At the Partners user group conference in San Diego today, Teradata launched a completely refreshed lineup of entry, midrange, and high-performance data warehousing and analytics appliances, and also tossed in a new flash-heavy extreme performance machine to take on Oracle's new Exadata X2-8 appliances and IBM's Smart Analytics System (SAS) appliances as well as the Netezza appliances that will soon become part of the Big Blue product catalog unless someone swoops in and tries to steal away Netezza. (This means you, NEC or Dell.) EMC is also putting the heat on Teradata with its own Greenplum Data Computing Appliances, and has much deeper pockets than a free-standing Greenplum could ever hope to have.

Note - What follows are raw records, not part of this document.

module oh_memory_ram  # (parameter DW    = 104,            
			 parameter DEPTH = 32,             
			 parameter AW    = $clog2(DEPTH)   
			 ) 
   ( 
    input 		rd_clk, 
    input 		rd_en,  
    input [AW-1:0] 	rd_addr,  
    output reg [DW-1:0] rd_dout,  
    input 		wr_clk, 
    input 		wr_en,  
    input [AW-1:0] 	wr_addr,  
    input [DW-1:0] 	wr_wem,  
    input [DW-1:0] 	wr_din  
    );
   reg [DW-1:0]        ram    [DEPTH-1:0];  
   integer 	       i;
   always @ (posedge rd_clk)
     if(rd_en)       
       rd_dout[DW-1:0] <= ram[rd_addr[AW-1:0]];
   always @(posedge wr_clk)    
     for (i=0;i<DW;i=i+1)
       if (wr_en & wr_wem[i]) 
         ram[wr_addr[AW-1:0]][i] <= wr_din[i];
endmodule  
module oh_memory_dp # (parameter DW    = 104,       
		       parameter DEPTH = 32,        
		       parameter PROJ  = "",        
		       parameter MCW   = 8,          
		       parameter AW    = $clog2(DEPTH)  
		       ) 
   ( 
    input 	    wr_clk,  
    input 	    wr_en,  
    input [DW-1:0]  wr_wem,  
    input [AW-1:0]  wr_addr, 
    input [DW-1:0]  wr_din,  
    input 	    rd_clk,  
    input 	    rd_en,  
    input [AW-1:0]  rd_addr, 
    output [DW-1:0] rd_dout, 
    input 	    shutdown,  
    input [MCW-1:0] memconfig,  
    input [MCW-1:0] memrepair,  
    input 	    bist_en,  
    input 	    bist_we,  
    input [DW-1:0]  bist_wem,  
    input [AW-1:0]  bist_addr,  
    input [DW-1:0]  bist_din   
    );
   localparam ASIC = 0;   
   generate
      if(ASIC)
	begin : asic
	   oh_memory_ram #(.DW(DW),
			   .DEPTH(DEPTH))	     
	   memory_dp ( 
		      .rd_dout	(rd_dout[DW-1:0]),
		      .rd_clk	(rd_clk),
		      .rd_en	(rd_en),
		      .rd_addr	(rd_addr[AW-1:0]),
		      .wr_en	(wr_en),
		      .wr_clk	(wr_clk),
		      .wr_addr	(wr_addr[AW-1:0]),
		      .wr_wem	(wr_wem[DW-1:0]),
		      .wr_din	(wr_din[DW-1:0]));
	end  
      else
	begin : generic
	   oh_memory_ram #(.DW(DW),
			   .DEPTH(DEPTH))	     
	   memory_dp ( 
		      .rd_dout	(rd_dout[DW-1:0]),
		      .rd_clk	(rd_clk),
		      .rd_en	(rd_en),
		      .rd_addr	(rd_addr[AW-1:0]),
		      .wr_en	(wr_en),
		      .wr_clk	(wr_clk),
		      .wr_addr	(wr_addr[AW-1:0]),
		      .wr_wem	(wr_wem[DW-1:0]),
		      .wr_din	(wr_din[DW-1:0]));
	end  
   endgenerate
endmodule  
module oh_fifo_sync #(parameter DW        = 104,       
		      parameter DEPTH     = 32,        
		      parameter PROG_FULL = (DEPTH/2), 
		      parameter AW = $clog2(DEPTH)     
		      ) 
(
   input 	       clk,  
   input 	       nreset,  
   input [DW-1:0]      din,  
   input 	       wr_en,  
   input 	       rd_en,  
   output [DW-1:0]     dout,  
   output 	       full,  
   output 	       prog_full,  
   output 	       empty,  
   output reg [AW-1:0] rd_count      
 );
   reg [AW-1:0]        wr_addr;
   reg [AW-1:0]        rd_addr;
   wire 	       fifo_read;
   wire 	       fifo_write;
   assign empty       = (rd_count[AW-1:0] == 0);   
   assign prog_full   = (rd_count[AW-1:0] >= PROG_FULL);   
   assign full        = (rd_count[AW-1:0] == (DEPTH-1));
   assign fifo_read   = rd_en & ~empty;
   assign fifo_write  = wr_en & ~full;
   always @ ( posedge clk or negedge nreset) 
     if(!nreset) 
       begin	   
          wr_addr[AW-1:0]   <= 'd0;
          rd_addr[AW-1:0]   <= 'b0;
          rd_count[AW-1:0]  <= 'b0;
       end 
     else if(fifo_write & fifo_read) 
       begin
	  wr_addr[AW-1:0] <= wr_addr[AW-1:0] + 'd1;
	  rd_addr[AW-1:0] <= rd_addr[AW-1:0] + 'd1;	      
       end 
     else if(fifo_write) 
       begin
	  wr_addr[AW-1:0] <= wr_addr[AW-1:0]  + 'd1;
	  rd_count[AW-1:0]<= rd_count[AW-1:0] + 'd1;	
       end 
     else if(fifo_read) 
       begin	      
          rd_addr[AW-1:0] <= rd_addr[AW-1:0]  + 'd1;
          rd_count[AW-1:0]<= rd_count[AW-1:0] - 'd1;
       end
   oh_memory_dp 
     #(.DW(DW),
       .DEPTH(DEPTH))
   mem ( 
	.rd_dout	(dout[DW-1:0]),
	.rd_clk		(clk),
	.rd_en		(fifo_read),
	.rd_addr	(rd_addr[AW-1:0]),
	.wr_clk		(clk),
	.wr_en		(fifo_write),
  	.wr_wem		({(DW){1'b1}}),
	.wr_addr	(wr_addr[AW-1:0]),
	.wr_din	        (din[DW-1:0]));
endmodule  
module emaxi( 
   wr_wait, rd_wait, rr_access, rr_packet, m_axi_awid, m_axi_awaddr,
   m_axi_awlen, m_axi_awsize, m_axi_awburst, m_axi_awlock,
   m_axi_awcache, m_axi_awprot, m_axi_awqos, m_axi_awvalid, m_axi_wid,
   m_axi_wdata, m_axi_wstrb, m_axi_wlast, m_axi_wvalid, m_axi_bready,
   m_axi_arid, m_axi_araddr, m_axi_arlen, m_axi_arsize, m_axi_arburst,
   m_axi_arlock, m_axi_arcache, m_axi_arprot, m_axi_arqos,
   m_axi_arvalid, m_axi_rready,
   wr_access, wr_packet, rd_access, rd_packet, rr_wait, m_axi_aclk,
   m_axi_aresetn, m_axi_awready, m_axi_wready, m_axi_bid, m_axi_bresp,
   m_axi_bvalid, m_axi_arready, m_axi_rid, m_axi_rdata, m_axi_rresp,
   m_axi_rlast, m_axi_rvalid
   );
   parameter M_IDW  = 12;
   parameter PW     = 104;
   parameter AW     = 32;
   parameter DW     = 32;
   input 	       wr_access;
   input [PW-1:0]      wr_packet;   
   output 	       wr_wait;
   input 	       rd_access;
   input [PW-1:0]      rd_packet;
   output 	       rd_wait;
   output 	       rr_access;
   output [PW-1:0]     rr_packet;
   input 	       rr_wait;
   input  	       m_axi_aclk;     
   input  	       m_axi_aresetn;  
   output [M_IDW-1:0]  m_axi_awid;     
   output [31 : 0]     m_axi_awaddr;   
   output [7 : 0]      m_axi_awlen;    
   output [2 : 0]      m_axi_awsize;   
   output [1 : 0]      m_axi_awburst;  
   output              m_axi_awlock;   
   output [3 : 0]      m_axi_awcache;  
   output [2 : 0]      m_axi_awprot;   
   output [3 : 0]      m_axi_awqos;    
   output 	       m_axi_awvalid;  
   input 	       m_axi_awready;  
   output [M_IDW-1:0]  m_axi_wid;     
   output [63 : 0]     m_axi_wdata;    
   output [7 : 0]      m_axi_wstrb;    
   output 	       m_axi_wlast;    
   output 	       m_axi_wvalid;   
   input 	       m_axi_wready;   
   input [M_IDW-1:0]   m_axi_bid;
   input [1 : 0]       m_axi_bresp;    
   input 	       m_axi_bvalid;   
   output 	       m_axi_bready;   
   output [M_IDW-1:0]  m_axi_arid;     
   output [31 : 0]     m_axi_araddr;   
   output [7 : 0]      m_axi_arlen;    
   output [2 : 0]      m_axi_arsize;   
   output [1 : 0]      m_axi_arburst;  
   output              m_axi_arlock;   
   output [3 : 0]      m_axi_arcache;  
   output [2 : 0]      m_axi_arprot;   
   output [3 : 0]      m_axi_arqos;    
   output 	       m_axi_arvalid;  
   input 	       m_axi_arready;  
   input [M_IDW-1:0]   m_axi_rid;      
   input [63 : 0]      m_axi_rdata;    
   input [1 : 0]       m_axi_rresp;    
   input 	       m_axi_rlast;    
   input 	       m_axi_rvalid;   
   output 	       m_axi_rready;   
   reg [31 : 0]        m_axi_awaddr;
   reg [7:0] 	       m_axi_awlen;
   reg [2:0] 	       m_axi_awsize;
   reg 		       m_axi_awvalid;
   reg [63 : 0]        m_axi_wdata;
   reg [63 : 0]        m_axi_rdata_reg;
   reg [7 : 0] 	       m_axi_wstrb;
   reg 		       m_axi_wlast;
   reg 		       m_axi_wvalid;
   reg 		       awvalid_b;
   reg [31:0] 	       awaddr_b;
   reg [2:0] 	       awsize_b;
   reg [7:0] 	       awlen_b;
   reg 		       wvalid_b;
   reg [63:0] 	       wdata_b;
   reg [7:0] 	       wstrb_b;
   reg [63 : 0]        wdata_aligned;
   reg [7 : 0] 	       wstrb_aligned;
   reg 		       rr_access;
   reg [31:0] 	       rr_data;
   reg [31:0] 	       rr_srcaddr;
   reg [3:0] 	       rr_datamode;
   reg [3:0] 	       rr_ctrlmode;
   reg [31:0] 	       rr_dstaddr;
   reg [63:0] 	       m_axi_rdata_fifo;
   reg 		       rr_access_fifo;
   wire 	       aw_go;
   wire 	       w_go;
   wire 	       readinfo_wren;
   wire 	       readinfo_full;
   wire [40:0] 	       readinfo_out;
   wire [40:0] 	       readinfo_in;
   wire 	       awvalid_in;
   wire [1:0] 	       wr_datamode;
   wire [AW-1:0]       wr_dstaddr;
   wire [DW-1:0]       wr_data;
   wire [AW-1:0]       wr_srcaddr;
   wire [1:0] 	       rd_datamode;
   wire [4:0] 	       rd_ctrlmode;
   wire [AW-1:0]       rd_dstaddr;
   wire [AW-1:0]       rd_srcaddr;
   wire [1:0] 	       rr_datamode_fifo;
   wire [3:0] 	       rr_ctrlmode_fifo;
   wire [31:0] 	       rr_dstaddr_fifo;
   wire [2:0] 	       rr_alignaddr_fifo;
   wire [103:0]        packet_out;   
   wire 	       fifo_prog_full;
   wire 	       fifo_full;   	
   wire 	       fifo_rd_en;
   wire 	       fifo_wr_en;
   packet2emesh p2e_rxwr (
			  .write_in		(),
			  .datamode_in		(wr_datamode[1:0]),
			  .ctrlmode_in		(),
			  .dstaddr_in		(wr_dstaddr[AW-1:0]),
			  .data_in		(wr_data[DW-1:0]),
			  .srcaddr_in		(wr_srcaddr[AW-1:0]),
			  .packet_in		(wr_packet[PW-1:0])
			  );
   packet2emesh p2e_rxrd (
			  .write_in		(),
			  .datamode_in		(rd_datamode[1:0]),
			  .ctrlmode_in		(rd_ctrlmode[4:0]),
			  .dstaddr_in		(rd_dstaddr[AW-1:0]),
			  .data_in		(),
			  .srcaddr_in		(rd_srcaddr[AW-1:0]),
			  .packet_in		(rd_packet[PW-1:0])
			  );
   emesh2packet e2p (
		     .packet_out	(rr_packet[PW-1:0]),
		     .write_out		(1'b1),
		     .datamode_out	(rr_datamode[1:0]),
		     .ctrlmode_out	({1'b0,rr_ctrlmode[3:0]}),
		     .dstaddr_out	(rr_dstaddr[AW-1:0]),
		     .data_out		(rr_data[DW-1:0]),
		     .srcaddr_out	(rr_srcaddr[AW-1:0])
		     );
   assign m_axi_awid[M_IDW-1:0]  = {(M_IDW){1'b0}};
   assign m_axi_awburst[1:0]	= 2'b01;  
   assign m_axi_awcache[3:0]	= 4'b0000;  
   assign m_axi_awprot[2:0]	= 3'b000;
   assign m_axi_awqos[3:0]	= 4'b0000;
   assign m_axi_awlock          = 1'b0;
   assign m_axi_arid[M_IDW-1:0] = {(M_IDW){1'b0}};
   assign m_axi_arburst[1:0]	= 2'b01;  
   assign m_axi_arcache[3:0]	= 4'b0000;
   assign m_axi_arprot[2:0]	= 3'h0;
   assign m_axi_arqos[3:0]	= 4'h0;
   assign m_axi_arlock          = 1'b0;
   assign m_axi_bready    	= 1'b1; 
   assign m_axi_wid[M_IDW-1:0]  = {(M_IDW){1'b0}};
   assign aw_go       = m_axi_awvalid & m_axi_awready;
   assign w_go        = m_axi_wvalid  & m_axi_wready;
   assign wr_wait     = awvalid_b | wvalid_b;
   assign awvalid_in  = wr_access & ~awvalid_b & ~wvalid_b;
   always @( posedge m_axi_aclk )     
     if(!m_axi_aresetn) 
       begin
          m_axi_awvalid      <= 1'b0;
          m_axi_awaddr[31:0] <= 32'd0;
          m_axi_awlen[7:0]   <= 8'd0;
          m_axi_awsize[2:0]  <= 3'd0;	  
          awvalid_b          <= 1'b0;
          awaddr_b           <= 'd0;
          awlen_b[7:0]       <= 'd0;
          awsize_b[2:0]      <= 'd0;
       end 
     else 
       begin
          if( ~m_axi_awvalid | aw_go ) 
	    begin
               if( awvalid_b ) 
		 begin
		    m_axi_awvalid       <= 1'b1;
		    m_axi_awaddr[31:0]  <= awaddr_b[31:0];
		    m_axi_awlen[7:0]    <= awlen_b[7:0];
		    m_axi_awsize[2:0]   <= awsize_b[2:0];
		 end 
	      else 
		begin
		   m_axi_awvalid       <= awvalid_in;
		   m_axi_awaddr[31:0]  <= wr_dstaddr[31:0];
		   m_axi_awlen[7:0]    <= 8'b0;
		   m_axi_awsize[2:0]   <= { 1'b0, wr_datamode[1:0]};
		end
	    end
          if( awvalid_in & m_axi_awvalid & ~aw_go )
            awvalid_b <= 1'b1;
          else if( aw_go )
            awvalid_b <= 1'b0;
         if( awvalid_in )
	   begin
              awaddr_b[31:0]  <= wr_dstaddr[31:0];
              awlen_b[7:0]    <= 8'b0;
              awsize_b[2:0]   <= { 1'b0, wr_datamode[1:0] };
         end        
       end  
   always @*
     case( wr_datamode[1:0] )        
       2'b00:    wdata_aligned[63:0] = { 8{wr_data[7:0]}};
       2'b01:    wdata_aligned[63:0] = { 4{wr_data[15:0]}};
       2'b10:    wdata_aligned[63:0] = { 2{wr_data[31:0]}};
       default: wdata_aligned[63:0]  = { wr_srcaddr[31:0], wr_data[31:0]};
     endcase
   always @*
     begin
	case(wr_datamode[1:0])
          2'd0:  
            case(wr_dstaddr[2:0])
              3'd0:    wstrb_aligned[7:0] = 8'h01;
              3'd1:    wstrb_aligned[7:0] = 8'h02;
              3'd2:    wstrb_aligned[7:0] = 8'h04;
              3'd3:    wstrb_aligned[7:0] = 8'h08;
              3'd4:    wstrb_aligned[7:0] = 8'h10;
              3'd5:    wstrb_aligned[7:0] = 8'h20;
              3'd6:    wstrb_aligned[7:0] = 8'h40;
              default: wstrb_aligned[7:0] = 8'h80;
            endcase
          2'd1:  
            case(wr_dstaddr[2:1])
              2'd0:    wstrb_aligned[7:0] = 8'h03;
              2'd1:    wstrb_aligned[7:0] = 8'h0c;
              2'd2:    wstrb_aligned[7:0] = 8'h30;
              default: wstrb_aligned[7:0] = 8'hc0;
            endcase
          2'd2:  
            if(wr_dstaddr[2])
	      wstrb_aligned[7:0] = 8'hf0;
            else
	      wstrb_aligned[7:0] = 8'h0f;
	  2'd3: 
	    wstrb_aligned[7:0] = 8'hff;
	endcase  
     end  
   always @ (posedge m_axi_aclk )
     if(~m_axi_aresetn) 
       begin	  
	  m_axi_wvalid      <= 1'b0;
          m_axi_wdata[63:0] <= 64'b0;
          m_axi_wstrb[7:0]  <= 8'b0;
          m_axi_wlast       <= 1'b1;  
          wvalid_b          <= 1'b0;
          wdata_b[63:0]     <= 64'b0;
          wstrb_b[7:0]      <= 8'b0;         
       end 
     else 
       begin
          if( ~m_axi_wvalid | w_go ) 
	    begin
            if( wvalid_b ) 
	      begin
		 m_axi_wvalid       <= 1'b1;
		 m_axi_wdata[63:0]  <= wdata_b[63:0];
		 m_axi_wstrb[7:0]   <= wstrb_b[7:0];
              end 
	    else 
	      begin
		 m_axi_wvalid       <= awvalid_in;
		 m_axi_wdata[63:0]  <= wdata_aligned[63:0];
		 m_axi_wstrb[7:0]   <= wstrb_aligned[7:0];
              end
            end  
         if( wr_access & m_axi_wvalid & ~w_go )
           wvalid_b <= 1'b1;
         else if( w_go )
           wvalid_b <= 1'b0;
          if( awvalid_in ) 
	    begin
               wdata_b[63:0] <= wdata_aligned[63:0];
               wstrb_b[7:0]  <= wstrb_aligned[7:0];
            end
       end  
   assign  readinfo_in[40:0] = {rd_srcaddr[31:0], 
				rd_dstaddr[2:0],  
				rd_ctrlmode[3:0], 
				rd_datamode[1:0]  
				};
   wire sync_nreset;   
   oh_dsync dsync(.dout	(sync_nreset),
	       .clk	(m_axi_aclk),
	       .nreset       (1'b1),
	       .din	(m_axi_aresetn)
	       );
   oh_fifo_sync #(.DW(104), 
		   .DEPTH(32)) 
   fifo_async (.full		(fifo_full),
	       .prog_full	(fifo_prog_full),
	       .dout		(packet_out[103:0]),
	       .empty		(),
	       .nreset		(sync_nreset),
	       .clk	        (m_axi_aclk),
	       .wr_en		(fifo_wr_en),
	       .din		({63'b0,readinfo_in[40:0]}),
	       .rd_en		(fifo_rd_en)
	       ); 
   assign  rr_datamode_fifo[1:0]  = packet_out[1:0];
   assign  rr_ctrlmode_fifo[3:0]  = packet_out[5:2];
   assign  rr_alignaddr_fifo[2:0] = packet_out[8:6];
   assign  rr_dstaddr_fifo[31:0]  = packet_out[40:9];
   assign    m_axi_araddr[31:0]   = rd_dstaddr[31:0];
   assign    m_axi_arsize[2:0]    = {1'b0, rd_datamode[1:0]};
   assign    m_axi_arlen[7:0]     = 8'd0;  
   assign    m_axi_arvalid        = rd_access & ~fifo_prog_full;  
   assign    fifo_wr_en           = m_axi_arvalid & m_axi_arready ;
   assign    rd_wait              = ~m_axi_arready | fifo_prog_full; 
   assign    fifo_rd_en           =  m_axi_rvalid & m_axi_rready; 
   assign    m_axi_rready         = ~rr_wait;  
   always @ (posedge m_axi_aclk)
     if(!m_axi_aresetn) 
       begin
	  rr_access_fifo  <= 1'b0;	  
	  rr_access       <= 1'b0;	  
       end
     else	 
       begin
	  rr_access_fifo   <= fifo_rd_en;
	  rr_access        <= rr_access_fifo;	  
       end
   always @ (posedge m_axi_aclk)    
     begin	  
	m_axi_rdata_fifo[63:0] <= m_axi_rdata[63:0];      	  
	rr_datamode[1:0]       <= rr_datamode_fifo[1:0];
	rr_ctrlmode[3:0]       <= rr_ctrlmode_fifo[3:0];
	rr_dstaddr[31:0]       <= rr_dstaddr_fifo[31:0];	  
	case(rr_datamode_fifo[1:0]) 
          2'd0:   
            case(rr_alignaddr_fifo[2:0])
	      3'd0:     rr_data[31:0] <= {24'b0,m_axi_rdata_fifo[7:0]};
	      3'd1:     rr_data[31:0] <= {24'b0,m_axi_rdata_fifo[15:8]};
	      3'd2:     rr_data[31:0] <= {24'b0,m_axi_rdata_fifo[23:16]};
	      3'd3:     rr_data[31:0] <= {24'b0,m_axi_rdata_fifo[31:24]};
	      3'd4:     rr_data[31:0] <= {24'b0,m_axi_rdata_fifo[39:32]};
	      3'd5:     rr_data[31:0] <= {24'b0,m_axi_rdata_fifo[47:40]};
	      3'd6:     rr_data[31:0] <= {24'b0,m_axi_rdata_fifo[55:48]};
	      3'd7:     rr_data[31:0] <= {24'b0,m_axi_rdata_fifo[63:56]};
	      default:  rr_data[31:0] <= {24'b0,m_axi_rdata_fifo[7:0]};
            endcase	    
          2'd1:   
            case(rr_alignaddr_fifo[2:1])
	      2'd0:    rr_data[31:0] <= {16'b0,m_axi_rdata_fifo[15:0]};
	      2'd1:    rr_data[31:0] <= {16'b0,m_axi_rdata_fifo[31:16]};
	      2'd2:    rr_data[31:0] <= {16'b0,m_axi_rdata_fifo[47:32]};
	      2'd3:    rr_data[31:0] <= {16'b0,m_axi_rdata_fifo[63:48]};
	      default: rr_data[31:0] <= {16'b0,m_axi_rdata_fifo[15:0]};
            endcase
          2'd2:   
	    begin
               if(rr_alignaddr_fifo[2])
		 rr_data[31:0] <= m_axi_rdata_fifo[63:32];
               else
		 rr_data[31:0] <= m_axi_rdata_fifo[31:0];
	    end
          2'd3: 
	    begin  
	       rr_data[31:0]     <= m_axi_rdata_fifo[31:0];
	       rr_srcaddr[31:0]  <= m_axi_rdata_fifo[63:32];
            end
        endcase         
     end  
endmodule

In a way, the fact that Oracle, IBM, and EMC are stepping up their game into BI and analytics is good for Teradata because these companies have much bigger marketing budgets than Teradata and any expansion of awareness is good for all players. With Teradata boasting a market capitalization of $6.4bn and an acquisition cost of at least $10bn, Teradata is too expensive for Oracle, IBM, or EMC to acquire without doing a merger or taking out some big loans. And that means Teradata, which had $1.82bn in sales and $288m in net income in the trailing four quarters, is going to have to compete against bigger firms that may not share its deep expertise but which have plenty of data center customers who trust their iron and software just the same.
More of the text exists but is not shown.